This is a re-creation of the Stanford Stats 191 course (see https://web.stanford.edu/class/stats191/), using Python eco-system tools, instead of R. This is lecture "Analysis of variance:", Part 2

Initial Notebook Setup

watermark documents the current Python and package environment, black is my preferred Python formatter

In [1]:
%load_ext watermark
In [2]:
%load_ext lab_black
In [3]:
%matplotlib inline
In [4]:
import pandas as pd
import numpy as np
import seaborn as sns

import matplotlib.pyplot as plt
from mpl_toolkits.mplot3d import Axes3D

from scipy import stats
from statsmodels.formula.api import ols
from statsmodels.formula.api import rlm
from statsmodels.formula.api import mixedlm
import statsmodels.api as sm

from patsy import dmatrices

from patsy.contrasts import Treatment
from patsy.contrasts import Sum
from patsy.contrasts import Diff


import warnings

D:\Anaconda3\envs\ac5-py37\lib\site-packages\statsmodels\compat\pandas.py:49: FutureWarning: The Panel class is removed from pandas. Accessing it from the top-level namespace will also be removed in the next version
  data_klasses = (pandas.Series, pandas.DataFrame, pandas.Panel)

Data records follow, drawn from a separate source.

### src/rtl/muxl1_serializer.sv
// Lane serializer: captures a group of LANES parallel lanes and emits them
// one per clock, lowest lane first, tagged with the source lane index.
module muxl1_serializer #(
  parameter int WIDTH        = 8,
  parameter int LANES        = 4,
  parameter int SKIP_INVALID = 0,
  localparam int IW          = $clog2(LANES)
) (
  input  logic                   clk_f,
  input  logic                   reset_L,
  input  logic [WIDTH*LANES-1:0] data_in,
  input  logic [LANES-1:0]       valid_in,
  input  logic                   load,
  output logic                   ready,
  output logic [WIDTH-1:0]       data_out,
  output logic                   valid_out,
  output logic [IW-1:0]          lane_out,
  output logic                   overrun
);

  localparam bit SKIP = (SKIP_INVALID != 0);

  typedef enum logic {IDLE, SHIFT} state_t;

  state_t            state_reg, state_next;
  logic [IW-1:0]     ptr_reg, ptr_next;
  logic [WIDTH-1:0]  hold_data_reg  [LANES];
  logic              hold_valid_reg [LANES];

  logic [LANES-1:0]  above_mask;
  logic [IW-1:0]     in_first;
  logic [IW-1:0]     skip_next;
  logic              skip_more;
  logic              last_slot;
  logic              accept;
  logic              take;
  logic [IW-1:0]     first_lane;

  // Holding registers, one lane per generate iteration.
  for (genvar gi = 0; gi < LANES; gi++) begin : g_lane
    assign above_mask[gi] = hold_valid_reg[gi] && (gi > int'(ptr_reg));

    always_ff @(posedge clk_f) begin
      if (!reset_L) begin
        hold_data_reg[gi]  <= '0;
        hold_valid_reg[gi] <= 1'b0;
      end else if (take) begin
        hold_data_reg[gi]  <= data_in[gi*WIDTH +: WIDTH];
        hold_valid_reg[gi] <= valid_in[gi];
      end
    end
  end

  // Lowest set bit of the incoming valid mask and of the pending lanes above ptr.
  always_comb begin
    in_first  = '0;
    skip_next = '0;
    for (int i = LANES - 1; i >= 0; i--) begin
      if (valid_in[i])   in_first  = IW'(i);
      if (above_mask[i]) skip_next = IW'(i);
    end
  end

  assign skip_more  = |above_mask;
  assign last_slot  = (state_reg == SHIFT) &&
                      (SKIP ? !skip_more : (ptr_reg == IW'(LANES - 1)));
  assign ready      = reset_L && ((state_reg == IDLE) || last_slot);
  assign accept     = load && ready;
  // In skip mode an all-invalid group has nothing to emit, so it is not taken.
  assign take       = accept && (!SKIP || (|valid_in));
  assign first_lane = SKIP ? in_first : '0;

  always_comb begin
    state_next = state_reg;
    ptr_next   = ptr_reg;
    case (state_reg)
      IDLE: begin
        if (take) begin
          state_next = SHIFT;
          ptr_next   = first_lane;
        end
      end
      SHIFT: begin
        if (take) begin
          ptr_next = first_lane;
        end else if (last_slot) begin
          state_next = IDLE;
        end else begin
          ptr_next = SKIP ? skip_next : ptr_reg + IW'(1);
        end
      end
      default: state_next = IDLE;
    endcase
  end

  always_ff @(posedge clk_f) begin
    if (!reset_L) begin
      state_reg <= IDLE;
      ptr_reg   <= '0;
      data_out  <= '0;
      valid_out <= 1'b0;
      lane_out  <= '0;
      overrun   <= 1'b0;
    end else begin
      state_reg <= state_next;
      ptr_reg   <= ptr_next;
      if (load && !ready) overrun <= 1'b1;
      if (state_reg == SHIFT) begin
        data_out  <= hold_valid_reg[ptr_reg] ? hold_data_reg[ptr_reg] : '0;
        valid_out <= hold_valid_reg[ptr_reg];
        lane_out  <= ptr_reg;
      end else begin
        // lane_out keeps the last emitted index while idle.
        data_out  <= '0;
        valid_out <= 1'b0;
      end
    end
  end

endmodule

### config.mk
export PLATFORM = sky130hd
export DESIGN_NAME = muxl1_serializer
export DESIGN_NICKNAME = d
export VERILOG_FILES = /design/src/rtl/muxl1_serializer.sv
export SDC_FILE = /design/constraint.sdc
export NUM_CORES = 1
export LEC_CHECK = 0
export CORE_MARGIN = 4
export CORE_UTILIZATION = 65
export CTS_CLUSTER_SIZE = 10
export DETAILED_ROUTE_END_ITERATION = 10
export DONT_BUFFER_PORTS = 1
export GPL_ROUTABILITY_DRIVEN = 0
export PLACE_DENSITY_LB_ADDON = 0.2
export SYNTH_ARGS = -nofsm -noshare
export SYNTH_HDL_FRONTEND = slang
export SYNTH_SLANG_ARGS = --single-unit
### constraint.sdc
create_clock -name clk_f -period 3.8 [get_ports clk_f]
set_input_delay 0.76 -clock clk_f [delete_from_list [all_inputs] [get_ports clk_f]]
set_output_delay 0.76 -clock clk_f [all_outputs]
set_load 0.02 [all_outputs]
# Yosys cells after proc, flatten, opt, wreduce, memory -nomap -nowiden
# Memory sizes are Yosys's and may differ from the RTL's. A register that Yosys moved wholly into a read port is not among the register bits.
# Cells that the tools add are included.
word_totals:
  input_bits: 39
  ramBits: 36
  register_bits: 7
  word_cells: 51
  n_memories: 2
  output_inout_bits: 13
memory_table:
  columns: ["memory", "words", "width", "rd", "rd_ports_with_merged_regs", "wr", "line_no", "text"]
  rows:
  - ["hold_data_reg", 4, 8, 1, 1, 4, "27", "logic [WIDTH-1:0] hold_data_reg [LANES];"]
  - ["hold_valid_reg", 4, 1, 1, 1, 4, "28", "logic hold_valid_reg [LANES];"]
op_classes:
  n_eq_ne: 3
  mux: 21
  bitwise_logic: 9
  reduce_logical: 10
  n_addsub: 1
ops:
  columns: ["operator", "n"]
  rows:
  - ["two-way mux 8 bit", 4]
  - ["two-way mux 1 bit", 10]
  - ["two-way mux 2 bit", 5]
  - ["bitwise OR 1 bit", 8]
  - ["logical AND 1 bit", 4]
  - ["case mux 2 bit (2 select lines)", 1]
  - ["AND reduction 2 bit", 2]
  - ["!= test 3 x 2 -> 1 bit, second input constant", 1]
  - ["AND reduction 3 bit", 1]
  - ["adder 2 x 1 -> 2 bit, second input constant", 1]
  - ["== test 2 bit, second input constant", 1]
  - ["zero test 1 bit", 2]
  - ["!= test 2 bit, second input constant", 1]
  - ["case mux 1 bit (2 select lines)", 1]
  - ["logical OR 1 bit", 1]
  - ["NOT 1 bit", 1]

# Logic depth before layout (Yosys ltp)
# Gate-level depths: netlist of run 1.
logic_depth:
  ltp_word: 9
  depth_mapped: 6
  depth_no_buf: 4

# Worst setup path before layout of run 1
# OpenSTA, ideal clock, no wires.
synth_timing:
  path_type: "input -> register"
  from: "input load"
  to: "memory hold_data_reg[0][0] (enable)"
  setup_slack_ns: 1.463
  n_path_buf: 1
  arrival_time_ns: 1.939
  setup_ns: 0.398
  t_required_ns: 3.402
  cell_stages: 3
  cell_sequence: "and3_4 -> buf_6 -> nand2b_1"
synth_lines:
  columns: ["item", "line_no", "text"]
  rows:
  - ["start: declaration", "13", "input logic load,"]
  - ["end: declaration", "27", null]

# Worst setup path after layout of run 1
layout_timing:
  from: "register ptr_reg[0]"
  to: "output ready"
layout_via:
  elab_chain_cells: 4
layout_rtl:
  columns: ["item", "line_no", "text"]
  rows:
  - ["start: declaration", "26", "logic [IW-1:0] ptr_reg, ptr_next;"]
  - ["start signal: assignment", "106", "ptr_reg <= ptr_next;"]
  - ["== test 2 bit", "66", "(SKIP ? !skip_more : (ptr_reg == IW'(LANES - 1)));"]
  - ["logical AND 1 bit", "65", "assign last_slot = (state_reg == SHIFT) &&"]
  - ["logical OR 1 bit", "67", "assign ready = reset_L && ((state_reg == IDLE) || last_slot);"]
  - ["logical AND 1 bit", "67", null]
  - ["end: declaration", "14", "output logic ready,"]
# Every way passes these cells.

==> results of run 1 <==
[cells by family after synthesis]
group / synth area share
DFF: 0.638
adders and majority gates: 0.00566
and+or+nand+nor: 0.201
muxes: 0.0995
AOI/OAI and AO/OA: 0.0271
buffers and inverters: 0.0288
[worst reg2reg max path, delay by kind of cell (launching register included)]
family | cells | cell delay, ns
AND/OR/NAND/NOR | 3 | 0.79
buffers and inverters | 1 | 0.26
flip-flops | 1 | 0.76
adder cells (fa/ha/maj) | 1 | 0.27
[worst paths after layout]
path,slack [ns],startpoint,cells past startpoint,to
setup / recovery,1.25,ptr_reg[0]$_SDFFE_PN0P_,3,ready
hold / removal,0.49,hold_valid_reg[2]$_DFF_P_,2,hold_valid_reg[2]$_DFF_P_
setup reg to reg,1.42,ptr_reg[0]$_SDFFE_PN0P_,5,hold_data_reg[3][7]$_SDFFCE_PN0P_
hold reg to reg,0.49,hold_valid_reg[2]$_DFF_P_,2,hold_valid_reg[2]$_DFF_P_
[synth_stat cells]
| library cell | instances |
|---|---|
| sky130_fd_sc_hd__o22a_1 | 1 |
| sky130_fd_sc_hd__nand4_1 | 1 |
| sky130_fd_sc_hd__nand2b_2 | 1 |
| sky130_fd_sc_hd__buf_6 | 4 |
| sky130_fd_sc_hd__o21ai_2 | 1 |
| sky130_fd_sc_hd__edfxtp_1 | 35 |
| sky130_fd_sc_hd__nand3b_1 | 2 |
| sky130_fd_sc_hd__nor2_1 | 1 |
| sky130_fd_sc_hd__nor2b_1 | 12 |
| sky130_fd_sc_hd__a21oi_1 | 1 |
| sky130_fd_sc_hd__nand2b_1 | 1 |
| sky130_fd_sc_hd__and2_4 | 29 |
| sky130_fd_sc_hd__nand2_1 | 2 |
| sky130_fd_sc_hd__o21a_1 | 3 |
| sky130_fd_sc_hd__buf_4 | 1 |
| sky130_fd_sc_hd__inv_1 | 1 |
| sky130_fd_sc_hd__and2_1 | 7 |
| sky130_fd_sc_hd__mux4_2 | 8 |
| sky130_fd_sc_hd__mux2i_1 | 4 |
| sky130_fd_sc_hd__nor3b_1 | 1 |
| sky130_fd_sc_hd__a21boi_0 | 2 |
| sky130_fd_sc_hd__clkbuf_1 | 2 |
| sky130_fd_sc_hd__and3_4 | 1 |
| sky130_fd_sc_hd__dfxtp_1 | 18 |
| sky130_fd_sc_hd__ha_1 | 1 |
| sky130_fd_sc_hd__nand3_1 | 1 |
[cell type report]
| type | instances | area share |
|---|---|---|
| sequential | 53 | 0.619 |
| timing repair buffer | 2 | 0.00658 |
| inverter | 1 | 0.00165 |
| clock buffer | 8 | 0.0258 |
| multi-input combinational | 80 | 0.323 |
| tap | 44 | 0.0241 |
[per-stage QoR]
step	instance area, um^2	cells	hold slack, ns	power [mW]
after floorplan	2210	141	0.446	0.744
after global placement	2220	180	0.459	0.749
after detailed placement	2220	180	0.460	0.753
after CTS	2280	188	0.485	0.992
after global routing	2280	188	0.505	1.02
final	2280	188	0.485	0.982
[routing by layer]
layer  up-vias  GRT usage  wire [um]
met1       499      0.191       1210
met3         2     0.0493        185
met4         0     0.0381         15
met2        33      0.279       1680
li1        500          -          -
met5         -          0          0
[cell usage in the layout, fill, tap and decap left out, drive strengths merged, types with 3 or more instances in the layout]
cell type and n:
and2 36, clkbuf 8, dfxtp 18, edfxtp 35, mux2i 4, mux4 8
nor2b 12, o21a 3
[power breakdown]
part	switching [mW]	internal, mW	leakage [nW]
logic	0.0279	0.0424	0.289
clock network	0.152	0.0918	0.0326
registers	0.0188	0.649	0.517
==> flow_metrics.py, run 1 <==
metrics = {
    "outcome": {
        "status": "completed",
    },
    "floorplan": {
        "effective_utilization_at_floorplan": 0.702,
        "die_area_mm2": 0.00440,
        "rows": 20,
        "core_area_mm2": 0.00315,
        "die_height_um": 66.3,
        "floorplan.die.width_um": 66.3,
        "top_level_ports": 52,
    },
    "critical_path": {
        "worst_path_largest_cell_delay_ns": 0.76,
        "path_max_fanout": 12,
        "criticalPathCategory": "flop to primary output",
        "worst-path-buf-inv": 0,
        "end_kind": "primary output",
        "path_cells": "ha_1 > nand2b_2 > and2_1",
        "path_delay_family": "flip-flops",
        "worstPathRequired_ns": 3.04,
        "slowest_stage": "sky130_fd_sc_hd__dfxtp_1",
        "critPathArrivalTime_ns": 1.79,
        "crit_path_start_kind": "flop",
    },
    "power_and_ir_drop": {
        "ir_worst_vdd_mv": 0.282,
        "power-per-cell-area_mw_per_mm2": 430,
        "leakage_power_nw": 0.838,
    },
    "route": {
        "vias": 1034,
        "firstDrtPassIters": 4,
        "route.detailed.wl_per_inst_um": 16.4,
        "drc": 0,
        "wl_mm": 3.09,
        "ant_nets": 0,
        "drt-initial-drc-count": 54,
        "route.detailed.vias_per_inst": 5.50,
    },
    "grt": {
        "grt_util_all_layers": 0.159,
        "globalRouteOverflowTotal": 0,
        "global_route_wire_length_before_repair_mm": 5.06,
        "initial_antenna_violation_count": 0,
        "grt_start_max_net_pins": 38,
        "grt_pass1_vias": 1086,
    },
    "synthesis": {
        "synth-seq-area-share": 0.638,
        "synth_cell_type_count": 26,
        "synth_nets": 181,
        "yosys-top-cells-area": "sky130_fd_sc_hd__edfxtp_1 48%, sky130_fd_sc_hd__dfxtp_1 16%, sky130_fd_sc_hd__and2_4 11%",
        "post_synth_design_cell_area_mm2": 0.00221,
        "syn-mean-instance-area_um2": 15.7,
        "post-synth-top-area-fraction": 0.475,
        "yosysWarningCount": 0,
        "synth_top_cell_by_area": "sky130_fd_sc_hd__edfxtp_1",
        "ys_seq_elements": 53,
        "syn_inst": 141,
    },
    "clock_tree": {
        "cts_buffer_depth": 2,
        "tritoncts": "yes",
        "tritoncts_num_sinks": 53,
        "cts_buffers": 5,
        "postCtsSetupBuffers": 0,
        "cts_max_level": 2,
        "cts_hold_buf": 0,
        "cts_root_buffer": "sky130_fd_sc_hd__clkbuf_4",
        "postCtsResizedCells": 0,
        "cts_clock_pin_slew_for_the_worst_setup_and_hold_paths_ns": 0.13,
        "clk-insertion-delay-late_ns": 0.34,
    },
    "layout": {
        "n_antenna_cell": 0,
        "fillers": 233,
        "multi_input_area_um2": 737,
        "finalNetCount": 183,
        "drive_gt1_frac": 0.333,
        "final_core_utilization": 0.723,
        "max_ffs_per_register": 32,
        "layout-area-overhead-vs-synth_pct": 3.11,
        "seq_area_mm2": 0.00141,
    },
    "timing": {
        "final_max_slew_viol_count": 0,
        "final_hold_viol_count": 0,
        "worst_slew_margin_rel": 0.570,
        "finalClockSkew_ns": 0.00816,
        "finalWorstSetupSlack_ns": 1.25,
        "summed_negative_setup_slack_over_all_endpoints_ns": 0,
        "final_period_minus_worst_setup_slack_ns": 2.55,
        "grt_setup_unrepaired": "no",
        "setup-violations-final": 0,
        "period_share": 0.672,
        "timing.fmax_mhz": 392,
        "tightestPinTransition_ns": 0.644,
    },
    "place": {
        "port_buffers": 0,
        "place_hpwl_mm": 2.22,
        "dp_slack_ns": 1.39,
    },
    "min_path": {
        "timing.hold.worst.class": "flop to flop",
    },
    "run": {
        "max_cap_viol_count": 0,
    },
}
Note: power is estimated with default switching activity, not from simulation.
==> run 2, diff against run 1 <==
- CORE_UTILIZATION: 65 -> 61
- clock period: 3.8 -> 2.5 ns (I/O delays scaled with it)
==> flow_metrics.py, run 2 (synthesized netlist as in run 1, its figures left out) <==
metrics = {
    "grt": {
        "grt_start_max_net_pins": 38,
        "global_route_wire_length_before_repair_mm": 4.89,
        "grt_pass1_vias": 1031,
        "initial_antenna_violation_count": 0,
        "grt_util_all_layers": 0.152,
        "globalRouteOverflowTotal": 0,
    },
    "layout": {
        "final_common_cell": "sky130_fd_sc_hd__edfxtp_1",
        "finalNetCount": 185,
        "n_antenna_cell": 0,
        "layout-area-overhead-vs-synth_pct": 5.26,
        "max_ffs_per_register": 32,
        "layout_common_cells": "35 x sky130_fd_sc_hd__edfxtp_1, 29 x sky130_fd_sc_hd__and2_4, 18 x sky130_fd_sc_hd__dfxtp_1",
        "drive_gt1_frac": 0.356,
    },
    "timing": {
        "finalClockSkew_ns": 0.0151,
        "worst_hold_slack_ns": 0.238,
        "final_hold_viol_count": 0,
        "timing.fmax_mhz": 501,
        "grt_setup_unrepaired": "no",
        "final_max_slew_viol_count": 0,
        "worst_slew_margin_rel": 0.745,
        "final_period_minus_worst_setup_slack_ns": 2.00,
        "summed_negative_setup_slack_over_all_endpoints_ns": 0,
        "tightestPinTransition_ns": 0.382,
        "period_share": 0.799,
        "setup-violations-final": 0,
    },
    "clock_tree": {
        "cts_max_level": 2,
        "tritoncts_num_sinks": 53,
        "cts_buffers": 5,
        "cts_root_buffer": "sky130_fd_sc_hd__clkbuf_4",
        "cts_buffer_depth": 2,
        "clk-insertion-delay-late_ns": 0.37,
        "cts_hold_buf": 0,
        "postCtsSetupBuffers": 0,
        "postCtsResizedCells": 0,
        "cts_clock_pin_slew_for_the_worst_setup_and_hold_paths_ns": 0.14,
        "tritoncts": "yes",
    },
    "power_and_ir_drop": {
        "leakage_power_nw": 0.861,
        "power.switching_fraction": 0.202,
        "power.switching_uw": 327,
        "power-per-cell-area_mw_per_mm2": 694,
        "comb_power_share": 0.073,
        "clockPowerShare": 0.304,
        "internal-power_mw": 1.29,
        "ir_worst_vdd_mv": 0.569,
        "seqPwrFrac": 0.623,
    },
    "critical_path": {
        "critPathArrivalTime_ns": 2.06,
        "end_kind": "flop",
        "crit_path_start_kind": "flop",
        "path_max_fanout": 37,
        "ff2ff_setup_slack_ns": 0.50,
        "criticalPathCategory": "flop to flop",
        "worstPathRequired_ns": 2.56,
    },
    "route": {
        "vias": 1041,
        "firstDrtPassIters": 4,
        "drt-initial-drc-count": 44,
        "route.detailed.wl_per_inst_um": 16.6,
        "ant_nets": 0,
        "wl_mm": 3.18,
        "drc": 0,
        "route.detailed.vias_per_inst": 5.42,
    },
    "floorplan": {
        "top_level_ports": 52,
        "core_area_mm2": 0.00342,
        "die_height_um": 68.2,
        "floorplan.die.width_um": 68.2,
        "effective_utilization_at_floorplan": 0.648,
        "die_area_mm2": 0.00465,
        "rows": 21,
    },
    "outcome": {
        "status": "completed",
    },
    "run": {
        "max_cap_viol_count": 0,
    },
    "place": {
        "place_hpwl_mm": 2.22,
        "port_buffers": 0,
    },
    "min_path": {
        "timing.hold.worst.class": "input pin to flop",
    },
}
## run 2: cell count changes in the layout (fill, tap and decap cells not counted)
| cell | change |
|---|---|
| sky130_fd_sc_hd__buf_4 | +2 |
| sky130_fd_sc_hd__clkinvlp_4 | +1 |
| sky130_fd_sc_hd__bufinv_16 | +1 |
| sky130_fd_sc_hd__clkbuf_1 | -2 |
## run 2: worst paths after layout
kind / start / to / cells after the start
min reg2reg: hold_valid_reg[2]$_DFF_P_ / hold_valid_reg[2]$_DFF_P_ / 2
min: reset_L / ptr_reg[0]$_SDFFE_PN0P_ / 1
max: ptr_reg[0]$_SDFFE_PN0P_ / hold_data_reg[1][2]$_SDFFCE_PN0P_ / 5
max reg2reg: ptr_reg[0]$_SDFFE_PN0P_ / hold_data_reg[1][2]$_SDFFCE_PN0P_ / 5
## run 2: layer usage
metal / vias to the layer above / GRT usage / share of wire
li1: 507 / - / -
met1: 487 / 0.180 / 0.41
met2: 42 / 0.249 / 0.51
met3: 5 / 0.0427 / 0.065
met4: 0 / 0.0819 / 0.017
met5: - / 0 / 0
## run 2: stage by stage
stage	power (mW)	std cells	setup slack, ns	util	instance area, um^2
5_1_grt	1.68	192	0.399	0.682	2330
6_report	1.62	192	0.504	0.682	2330
3_3_place_gp	1.14	184	0.653	0.656	2240
3_5_place_dp	1.15	184	0.596	0.656	2240
2_1_floorplan	1.13	141	0.254	-	2210
4_1_cts	1.63	192	0.496	0.682	2330
## run 2: cell type report
class | instances | area [um^2]
Clock buffer | 6 | 51.3
Clock inverter | 2 | 37.5
Fill cell | 242 | 1090
Inverter | 1 | 3.75
Multi-Input combinational cell | 80 | 737
Sequential cell | 53 | 1410
Tap cell | 46 | 57.6
Timing Repair Buffer | 4 | 30.0
## run 2: power groups by stage
stage               sequential (mW)  combinational (mW)  clock, mW
floorplan                      1.02               0.107          0
global placement               1.03               0.115          0
detailed placement             1.03               0.118          0
CTS                            1.01               0.119      0.501
global route                   1.01               0.129      0.543
finish                         1.01               0.117      0.492
## run 2: critical path, cell delays in order, from the launching register on
cell and delay, ns:
sky130_fd_sc_hd__dfxtp_1 0.38, sky130_fd_sc_hd__ha_1 0.19, sky130_fd_sc_hd__nand2b_2 0.18, sky130_fd_sc_hd__and3_4 0.44, sky130_fd_sc_hd__nand2b_1 0.20, sky130_fd_sc_hd__buf_4 0.29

Analysis of Variance Details

We load the dataset that relates job performance evaluation (JPERF) to minority status (MINORITY), and initial work test (TEST) results.

Load Dataset

In [5]:
data = pd.read_csv('../data/jobtest.txt', sep='\t')
In [6]:
data.head()
Out[6]:
TEST MINORITY JPERF
0 0.28 1 1.83
1 0.97 1 4.59
2 1.25 1 2.97
3 2.46 1 8.14
4 2.51 1 8.00
In [7]:
data['MINORITY'].unique()
Out[7]:
array([1, 0], dtype=int64)

Visualize Data

We use Seaborn to produce a variety of different graphics

In [8]:
sns.set(style="white")
_ = sns.jointplot('JPERF', 'TEST', data=data, kind='reg')

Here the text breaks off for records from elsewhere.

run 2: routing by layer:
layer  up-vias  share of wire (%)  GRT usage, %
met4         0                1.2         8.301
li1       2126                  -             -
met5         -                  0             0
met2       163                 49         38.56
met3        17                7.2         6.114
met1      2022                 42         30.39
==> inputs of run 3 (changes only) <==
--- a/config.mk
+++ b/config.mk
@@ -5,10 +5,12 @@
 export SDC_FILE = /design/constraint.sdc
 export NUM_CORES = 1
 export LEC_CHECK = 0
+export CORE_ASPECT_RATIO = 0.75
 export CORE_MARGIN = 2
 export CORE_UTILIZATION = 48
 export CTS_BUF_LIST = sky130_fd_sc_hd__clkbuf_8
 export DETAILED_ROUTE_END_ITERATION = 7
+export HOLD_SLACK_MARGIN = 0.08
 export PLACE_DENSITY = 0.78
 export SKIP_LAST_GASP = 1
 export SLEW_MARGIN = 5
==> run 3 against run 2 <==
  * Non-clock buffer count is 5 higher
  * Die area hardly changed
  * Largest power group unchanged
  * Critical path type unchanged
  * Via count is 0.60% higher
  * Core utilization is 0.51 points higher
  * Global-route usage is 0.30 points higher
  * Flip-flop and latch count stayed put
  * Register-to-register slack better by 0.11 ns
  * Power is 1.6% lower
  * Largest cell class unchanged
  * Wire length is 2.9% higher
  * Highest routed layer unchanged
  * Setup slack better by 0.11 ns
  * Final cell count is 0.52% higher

D:\Anaconda3\envs\ac5-py37\lib\site-packages\scipy\stats\stats.py:1713: FutureWarning: Using a non-tuple sequence for multidimensional indexing is deprecated; use `arr[tuple(seq)]` instead of `arr[seq]`. In the future this will be interpreted as an array index, `arr[np.array(seq)]`, which will result either in an error or a different result.
  return np.add.reduce(sorted[indexer] * weights, axis=axis) / sumval
In [9]:
sns.set_style("whitegrid")
_ = sns.scatterplot(
    'TEST', 'JPERF', hue='MINORITY', data=data, s=100
)
In [10]:
_ = sns.relplot(
    'TEST',
    'JPERF',
    hue='MINORITY',
    col='MINORITY',
    data=data,
    s=100,
)

Perform Linear Regression

Declare the MINORITY to be a categorical variable

In [11]:
data['MINORITY'] = data['MINORITY'].astype('category')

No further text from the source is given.